» The problem
The answer must consist of each line below that contains the word "floorplan", copied in full.

--- START ---

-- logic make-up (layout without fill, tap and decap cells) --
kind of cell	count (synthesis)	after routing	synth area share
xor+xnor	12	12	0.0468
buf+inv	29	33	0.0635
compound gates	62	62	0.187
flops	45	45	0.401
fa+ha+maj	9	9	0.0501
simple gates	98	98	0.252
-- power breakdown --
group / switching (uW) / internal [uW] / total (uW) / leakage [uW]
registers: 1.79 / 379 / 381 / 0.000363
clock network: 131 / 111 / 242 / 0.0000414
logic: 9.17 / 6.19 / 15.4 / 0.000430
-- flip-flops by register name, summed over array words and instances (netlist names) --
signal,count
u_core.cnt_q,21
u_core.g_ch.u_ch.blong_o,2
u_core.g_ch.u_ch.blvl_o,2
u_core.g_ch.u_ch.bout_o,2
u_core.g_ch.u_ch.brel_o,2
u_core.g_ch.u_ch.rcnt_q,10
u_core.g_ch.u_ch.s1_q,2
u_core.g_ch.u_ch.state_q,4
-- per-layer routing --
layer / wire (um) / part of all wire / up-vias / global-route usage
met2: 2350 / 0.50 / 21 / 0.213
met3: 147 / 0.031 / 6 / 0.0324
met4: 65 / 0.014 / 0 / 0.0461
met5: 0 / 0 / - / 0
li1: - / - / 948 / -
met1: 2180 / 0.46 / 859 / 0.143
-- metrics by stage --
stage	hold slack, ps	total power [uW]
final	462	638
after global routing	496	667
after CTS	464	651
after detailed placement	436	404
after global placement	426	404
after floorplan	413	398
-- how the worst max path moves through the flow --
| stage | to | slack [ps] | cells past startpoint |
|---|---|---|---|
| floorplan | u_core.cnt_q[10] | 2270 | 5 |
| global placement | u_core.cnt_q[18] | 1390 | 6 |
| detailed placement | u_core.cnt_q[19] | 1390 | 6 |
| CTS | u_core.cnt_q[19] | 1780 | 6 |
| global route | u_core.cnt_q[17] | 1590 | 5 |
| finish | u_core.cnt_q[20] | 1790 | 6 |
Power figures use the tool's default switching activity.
### src/rtl/key_filter.sv
// key_filter: synchronizes and debounces an active-low key line, producing a
// clean level plus one-cycle press/release events.
module key_filter #(
    parameter int CNT_MAX = 1_000_000,
    parameter int CNT_W   = 20
) (
    input  logic clk,
    input  logic rst,
    input  logic key_in,
    output logic key_state,
    output logic key_flag,
    output logic key_press,
    output logic key_release
);
    typedef enum logic [1:0] {IDLE, FILT_DN, DOWN, FILT_UP} state_t;
    state_t           state;
    logic             s0, s1, s2;
    logic [CNT_W-1:0] cnt;
    logic             nedge, pedge, done;
    assign nedge = s2 & ~s1;
    assign pedge = ~s2 & s1;
    assign done  = cnt == CNT_W'(CNT_MAX - 1);
    always_ff @(posedge clk or posedge rst)
        if (rst) {s2, s1, s0} <= 3'b111;
        else     {s2, s1, s0} <= {s1, s0, key_in};
    // An opposing edge is tested before done so a late bounce always aborts.
    always_ff @(posedge clk or posedge rst) begin
        if (rst) begin
            state       <= IDLE;
            cnt         <= '0;
            key_state   <= 1'b1;
            key_flag    <= 1'b0;
            key_press   <= 1'b0;
            key_release <= 1'b0;
        end else begin
            key_flag    <= 1'b0;
            key_press   <= 1'b0;
            key_release <= 1'b0;
            case (state)
                IDLE: if (nedge) state <= FILT_DN;
                FILT_DN:
                    if (pedge) begin
                        state <= IDLE;
                        cnt   <= '0;
                    end else if (done) begin
                        state     <= DOWN;
                        cnt       <= '0;
                        key_state <= 1'b0;
                        key_flag  <= 1'b1;
                        key_press <= 1'b1;
                    end else cnt <= cnt + 1'b1;
                DOWN: if (pedge) state <= FILT_UP;
                FILT_UP:
                    if (nedge) begin
                        state <= DOWN;
                        cnt   <= '0;
                    end else if (done) begin
                        state       <= IDLE;
                        cnt         <= '0;
                        key_state   <= 1'b1;
                        key_flag    <= 1'b1;
                        key_release <= 1'b1;
                    end else cnt <= cnt + 1'b1;
            endcase
        end
    end
endmodule
==> config.mk <==
export PLATFORM = sky130hd
export DESIGN_NAME = neuron_param_loader
export DESIGN_NICKNAME = d
export VERILOG_FILES = /design/src/rtl/neuron_param_loader.sv
export SDC_FILE = /design/constraint.sdc
export NUM_CORES = 1
export LEC_CHECK = 0
export BUFFER_PORTS_ARGS = -buffer_cell sky130_fd_sc_hd__buf_2
export CAP_MARGIN = 20
export CORE_ASPECT_RATIO = 0.7
export CORE_MARGIN = 2
export CORE_UTILIZATION = 54
export CTS_BUF_LIST = sky130_fd_sc_hd__clkbuf_4 sky130_fd_sc_hd__clkbuf_8
export DETAILED_ROUTE_END_ITERATION = 10
export GPL_TIMING_DRIVEN = 1
export PLACE_DENSITY_LB_ADDON = 0.25
export SETUP_SLACK_MARGIN = 0.5
export SLEW_MARGIN = 20
export SYNTH_ARGS = -nofsm -noshare
export SYNTH_HDL_FRONTEND = slang
export SYNTH_SLANG_ARGS = --single-unit
==> constraint.sdc <==
create_clock -name clk -period 4.4 [get_ports clk]
set_input_delay 0.22 -clock clk [delete_from_list [all_inputs] [get_ports clk]]
set_output_delay 0.22 -clock clk [all_outputs]
set_load 0.02 [all_outputs]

--- END ---

» Solved problem
after floorplan	413	398
| floorplan | u_core.cnt_q[10] | 2270 | 5 |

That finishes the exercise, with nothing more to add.